WHAT THE TASK ASKS>
Please copy, character for character, each line from the beginning of the listing to the line containing "logic [rp_pkg::SMP_W-1:0] raw_b_q;", including both.

SUPPLIED INFORMATION>
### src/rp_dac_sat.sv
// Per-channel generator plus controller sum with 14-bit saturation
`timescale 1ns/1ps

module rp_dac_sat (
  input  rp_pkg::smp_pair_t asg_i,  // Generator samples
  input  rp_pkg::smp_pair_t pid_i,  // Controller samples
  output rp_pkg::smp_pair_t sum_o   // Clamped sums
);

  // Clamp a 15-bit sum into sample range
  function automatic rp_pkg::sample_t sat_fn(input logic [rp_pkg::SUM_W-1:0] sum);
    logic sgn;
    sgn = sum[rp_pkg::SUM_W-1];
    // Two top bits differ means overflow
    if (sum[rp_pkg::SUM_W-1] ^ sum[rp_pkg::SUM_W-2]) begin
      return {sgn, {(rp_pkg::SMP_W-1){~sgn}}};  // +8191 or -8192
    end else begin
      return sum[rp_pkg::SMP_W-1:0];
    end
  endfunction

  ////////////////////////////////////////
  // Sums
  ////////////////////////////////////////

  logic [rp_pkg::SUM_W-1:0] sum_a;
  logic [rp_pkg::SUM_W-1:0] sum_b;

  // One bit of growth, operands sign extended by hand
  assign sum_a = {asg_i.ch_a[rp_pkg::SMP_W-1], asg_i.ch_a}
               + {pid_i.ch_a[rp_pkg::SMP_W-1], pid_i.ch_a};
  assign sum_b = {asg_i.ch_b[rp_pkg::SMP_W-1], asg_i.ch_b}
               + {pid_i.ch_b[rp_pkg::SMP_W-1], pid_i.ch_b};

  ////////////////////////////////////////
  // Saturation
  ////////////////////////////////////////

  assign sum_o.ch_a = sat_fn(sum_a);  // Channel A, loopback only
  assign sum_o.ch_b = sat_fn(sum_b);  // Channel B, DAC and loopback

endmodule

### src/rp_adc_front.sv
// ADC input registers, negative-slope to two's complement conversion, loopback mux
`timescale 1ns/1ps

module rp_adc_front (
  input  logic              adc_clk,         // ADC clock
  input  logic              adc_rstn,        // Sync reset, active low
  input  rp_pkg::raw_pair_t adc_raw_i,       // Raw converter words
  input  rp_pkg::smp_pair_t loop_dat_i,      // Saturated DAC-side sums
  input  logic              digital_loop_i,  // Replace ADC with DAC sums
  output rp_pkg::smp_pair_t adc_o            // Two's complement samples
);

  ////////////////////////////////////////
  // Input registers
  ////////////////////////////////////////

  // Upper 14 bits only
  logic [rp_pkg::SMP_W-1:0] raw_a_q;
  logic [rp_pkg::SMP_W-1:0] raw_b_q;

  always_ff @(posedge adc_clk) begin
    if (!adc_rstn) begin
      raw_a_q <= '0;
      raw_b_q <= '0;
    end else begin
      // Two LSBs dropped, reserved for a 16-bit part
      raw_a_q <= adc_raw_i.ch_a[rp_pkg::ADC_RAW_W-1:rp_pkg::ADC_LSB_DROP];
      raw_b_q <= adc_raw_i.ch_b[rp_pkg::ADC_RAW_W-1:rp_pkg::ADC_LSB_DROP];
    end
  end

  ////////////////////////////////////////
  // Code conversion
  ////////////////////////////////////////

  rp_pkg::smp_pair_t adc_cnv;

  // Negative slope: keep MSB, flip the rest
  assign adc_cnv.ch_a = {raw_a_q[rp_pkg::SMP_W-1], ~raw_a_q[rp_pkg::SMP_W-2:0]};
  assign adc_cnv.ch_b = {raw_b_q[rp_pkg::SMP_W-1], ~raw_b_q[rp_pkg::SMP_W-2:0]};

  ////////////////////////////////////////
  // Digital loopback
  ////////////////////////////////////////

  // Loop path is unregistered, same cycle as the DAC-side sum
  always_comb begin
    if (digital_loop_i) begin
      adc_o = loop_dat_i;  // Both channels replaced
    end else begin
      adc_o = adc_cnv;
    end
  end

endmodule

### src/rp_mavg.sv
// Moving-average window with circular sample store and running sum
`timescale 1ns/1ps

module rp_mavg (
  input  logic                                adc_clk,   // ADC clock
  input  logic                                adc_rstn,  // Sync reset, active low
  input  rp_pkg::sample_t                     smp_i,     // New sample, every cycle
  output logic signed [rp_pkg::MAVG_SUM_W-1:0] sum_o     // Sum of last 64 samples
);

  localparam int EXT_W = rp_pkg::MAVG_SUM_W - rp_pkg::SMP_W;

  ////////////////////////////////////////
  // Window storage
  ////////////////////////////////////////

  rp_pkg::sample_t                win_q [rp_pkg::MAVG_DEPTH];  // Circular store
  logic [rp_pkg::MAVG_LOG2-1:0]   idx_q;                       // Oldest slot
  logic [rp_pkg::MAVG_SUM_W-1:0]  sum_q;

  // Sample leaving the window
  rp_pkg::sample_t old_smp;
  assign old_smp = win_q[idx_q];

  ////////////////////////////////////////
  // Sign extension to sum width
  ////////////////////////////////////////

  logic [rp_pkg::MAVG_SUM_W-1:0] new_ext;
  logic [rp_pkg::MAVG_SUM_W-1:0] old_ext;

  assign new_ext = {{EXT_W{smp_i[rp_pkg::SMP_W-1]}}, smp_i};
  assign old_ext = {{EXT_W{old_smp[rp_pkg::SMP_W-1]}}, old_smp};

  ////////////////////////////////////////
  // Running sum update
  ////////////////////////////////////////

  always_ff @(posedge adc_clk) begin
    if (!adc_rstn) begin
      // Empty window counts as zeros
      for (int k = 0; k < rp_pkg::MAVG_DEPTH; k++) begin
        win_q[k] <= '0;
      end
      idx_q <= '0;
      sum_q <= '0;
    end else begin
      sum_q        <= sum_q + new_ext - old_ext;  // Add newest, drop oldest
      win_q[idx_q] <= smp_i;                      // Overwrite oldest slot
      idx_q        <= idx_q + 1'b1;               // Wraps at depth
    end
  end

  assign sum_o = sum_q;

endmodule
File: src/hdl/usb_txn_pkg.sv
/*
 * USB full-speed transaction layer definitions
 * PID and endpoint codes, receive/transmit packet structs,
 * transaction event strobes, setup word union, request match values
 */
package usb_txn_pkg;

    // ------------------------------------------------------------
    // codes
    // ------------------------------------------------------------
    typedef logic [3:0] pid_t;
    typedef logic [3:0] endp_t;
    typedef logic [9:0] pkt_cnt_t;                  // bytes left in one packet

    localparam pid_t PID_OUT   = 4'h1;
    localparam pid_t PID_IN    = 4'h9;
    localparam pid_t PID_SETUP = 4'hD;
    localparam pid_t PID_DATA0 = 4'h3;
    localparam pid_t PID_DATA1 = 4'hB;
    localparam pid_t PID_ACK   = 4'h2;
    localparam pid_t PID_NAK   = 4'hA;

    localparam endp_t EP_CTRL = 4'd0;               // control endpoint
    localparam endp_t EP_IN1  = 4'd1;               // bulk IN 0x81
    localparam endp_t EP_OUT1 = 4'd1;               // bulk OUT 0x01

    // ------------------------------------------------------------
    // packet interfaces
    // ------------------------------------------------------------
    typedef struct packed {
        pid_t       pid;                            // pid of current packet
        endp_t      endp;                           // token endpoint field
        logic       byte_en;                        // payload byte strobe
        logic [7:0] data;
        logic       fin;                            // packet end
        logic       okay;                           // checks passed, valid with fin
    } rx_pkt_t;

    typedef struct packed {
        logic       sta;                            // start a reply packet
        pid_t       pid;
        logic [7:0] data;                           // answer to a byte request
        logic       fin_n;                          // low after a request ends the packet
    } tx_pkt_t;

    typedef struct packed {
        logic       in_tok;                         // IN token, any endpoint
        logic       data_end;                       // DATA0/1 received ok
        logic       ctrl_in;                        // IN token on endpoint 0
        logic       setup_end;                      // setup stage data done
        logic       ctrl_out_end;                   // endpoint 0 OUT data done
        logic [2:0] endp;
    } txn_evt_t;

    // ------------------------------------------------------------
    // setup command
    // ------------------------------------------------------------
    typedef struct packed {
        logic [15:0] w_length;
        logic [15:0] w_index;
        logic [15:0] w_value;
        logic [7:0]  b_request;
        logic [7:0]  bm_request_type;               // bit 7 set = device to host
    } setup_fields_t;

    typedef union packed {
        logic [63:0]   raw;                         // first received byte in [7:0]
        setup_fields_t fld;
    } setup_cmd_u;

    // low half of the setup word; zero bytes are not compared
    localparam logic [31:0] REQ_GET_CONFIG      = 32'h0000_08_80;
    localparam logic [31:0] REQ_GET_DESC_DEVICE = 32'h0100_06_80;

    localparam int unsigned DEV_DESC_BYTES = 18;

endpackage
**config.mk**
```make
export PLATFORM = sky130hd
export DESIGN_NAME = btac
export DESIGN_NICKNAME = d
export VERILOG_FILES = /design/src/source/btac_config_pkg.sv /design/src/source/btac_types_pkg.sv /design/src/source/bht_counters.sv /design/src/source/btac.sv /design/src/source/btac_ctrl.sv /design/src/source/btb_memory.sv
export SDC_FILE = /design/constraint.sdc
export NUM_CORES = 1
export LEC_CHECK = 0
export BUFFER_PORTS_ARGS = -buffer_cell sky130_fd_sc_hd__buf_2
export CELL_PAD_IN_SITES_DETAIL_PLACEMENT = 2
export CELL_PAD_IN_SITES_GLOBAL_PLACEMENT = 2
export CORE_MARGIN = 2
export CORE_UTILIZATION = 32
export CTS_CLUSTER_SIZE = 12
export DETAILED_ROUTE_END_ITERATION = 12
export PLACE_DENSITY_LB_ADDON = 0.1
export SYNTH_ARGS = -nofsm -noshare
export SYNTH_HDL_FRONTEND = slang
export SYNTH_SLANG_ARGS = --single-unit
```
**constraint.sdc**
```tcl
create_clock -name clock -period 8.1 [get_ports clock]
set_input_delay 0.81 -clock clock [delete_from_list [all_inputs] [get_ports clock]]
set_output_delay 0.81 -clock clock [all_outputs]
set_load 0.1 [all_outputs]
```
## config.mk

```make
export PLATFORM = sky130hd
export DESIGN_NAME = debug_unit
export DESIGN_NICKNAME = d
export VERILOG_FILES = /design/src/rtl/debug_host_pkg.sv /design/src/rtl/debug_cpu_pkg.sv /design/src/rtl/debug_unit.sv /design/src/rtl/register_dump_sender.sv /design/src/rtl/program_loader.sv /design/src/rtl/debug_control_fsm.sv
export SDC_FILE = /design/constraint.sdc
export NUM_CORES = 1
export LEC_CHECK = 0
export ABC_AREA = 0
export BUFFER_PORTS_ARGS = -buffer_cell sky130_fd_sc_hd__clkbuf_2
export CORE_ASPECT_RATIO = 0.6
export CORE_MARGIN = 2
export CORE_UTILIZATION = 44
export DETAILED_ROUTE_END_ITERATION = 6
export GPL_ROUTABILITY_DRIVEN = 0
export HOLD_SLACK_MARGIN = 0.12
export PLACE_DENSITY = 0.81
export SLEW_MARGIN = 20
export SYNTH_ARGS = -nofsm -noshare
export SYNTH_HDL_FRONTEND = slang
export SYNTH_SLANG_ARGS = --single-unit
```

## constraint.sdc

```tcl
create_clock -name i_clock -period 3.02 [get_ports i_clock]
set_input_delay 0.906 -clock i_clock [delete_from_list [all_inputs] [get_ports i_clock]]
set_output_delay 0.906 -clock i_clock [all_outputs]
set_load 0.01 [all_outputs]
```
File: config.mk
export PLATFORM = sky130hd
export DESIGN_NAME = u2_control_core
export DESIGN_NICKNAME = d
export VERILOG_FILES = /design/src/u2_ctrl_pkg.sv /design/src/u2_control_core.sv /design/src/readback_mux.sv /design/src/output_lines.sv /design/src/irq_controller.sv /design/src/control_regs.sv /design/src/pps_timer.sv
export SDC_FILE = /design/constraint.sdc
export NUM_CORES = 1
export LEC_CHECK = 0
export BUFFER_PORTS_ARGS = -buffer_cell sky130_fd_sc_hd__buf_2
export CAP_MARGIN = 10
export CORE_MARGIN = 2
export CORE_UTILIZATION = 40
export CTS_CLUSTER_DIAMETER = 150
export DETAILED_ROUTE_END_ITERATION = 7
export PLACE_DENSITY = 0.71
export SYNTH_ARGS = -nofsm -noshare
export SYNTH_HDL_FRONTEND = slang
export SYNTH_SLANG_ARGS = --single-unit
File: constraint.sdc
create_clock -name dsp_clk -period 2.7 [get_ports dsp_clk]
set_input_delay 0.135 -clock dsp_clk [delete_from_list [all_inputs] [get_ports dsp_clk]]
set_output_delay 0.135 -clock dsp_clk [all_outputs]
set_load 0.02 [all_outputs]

TASK RESPONSE>
### src/rp_dac_sat.sv
// Per-channel generator plus controller sum with 14-bit saturation
`timescale 1ns/1ps

module rp_dac_sat (
  input  rp_pkg::smp_pair_t asg_i,  // Generator samples
  input  rp_pkg::smp_pair_t pid_i,  // Controller samples
  output rp_pkg::smp_pair_t sum_o   // Clamped sums
);

  // Clamp a 15-bit sum into sample range
  function automatic rp_pkg::sample_t sat_fn(input logic [rp_pkg::SUM_W-1:0] sum);
    logic sgn;
    sgn = sum[rp_pkg::SUM_W-1];
    // Two top bits differ means overflow
    if (sum[rp_pkg::SUM_W-1] ^ sum[rp_pkg::SUM_W-2]) begin
      return {sgn, {(rp_pkg::SMP_W-1){~sgn}}};  // +8191 or -8192
    end else begin
      return sum[rp_pkg::SMP_W-1:0];
    end
  endfunction

  ////////////////////////////////////////
  // Sums
  ////////////////////////////////////////

  logic [rp_pkg::SUM_W-1:0] sum_a;
  logic [rp_pkg::SUM_W-1:0] sum_b;

  // One bit of growth, operands sign extended by hand
  assign sum_a = {asg_i.ch_a[rp_pkg::SMP_W-1], asg_i.ch_a}
               + {pid_i.ch_a[rp_pkg::SMP_W-1], pid_i.ch_a};
  assign sum_b = {asg_i.ch_b[rp_pkg::SMP_W-1], asg_i.ch_b}
               + {pid_i.ch_b[rp_pkg::SMP_W-1], pid_i.ch_b};

  ////////////////////////////////////////
  // Saturation
  ////////////////////////////////////////

  assign sum_o.ch_a = sat_fn(sum_a);  // Channel A, loopback only
  assign sum_o.ch_b = sat_fn(sum_b);  // Channel B, DAC and loopback

endmodule

### src/rp_adc_front.sv
// ADC input registers, negative-slope to two's complement conversion, loopback mux
`timescale 1ns/1ps

module rp_adc_front (
  input  logic              adc_clk,         // ADC clock
  input  logic              adc_rstn,        // Sync reset, active low
  input  rp_pkg::raw_pair_t adc_raw_i,       // Raw converter words
  input  rp_pkg::smp_pair_t loop_dat_i,      // Saturated DAC-side sums
  input  logic              digital_loop_i,  // Replace ADC with DAC sums
  output rp_pkg::smp_pair_t adc_o            // Two's complement samples
);

  ////////////////////////////////////////
  // Input registers
  ////////////////////////////////////////

  // Upper 14 bits only
  logic [rp_pkg::SMP_W-1:0] raw_a_q;
  logic [rp_pkg::SMP_W-1:0] raw_b_q;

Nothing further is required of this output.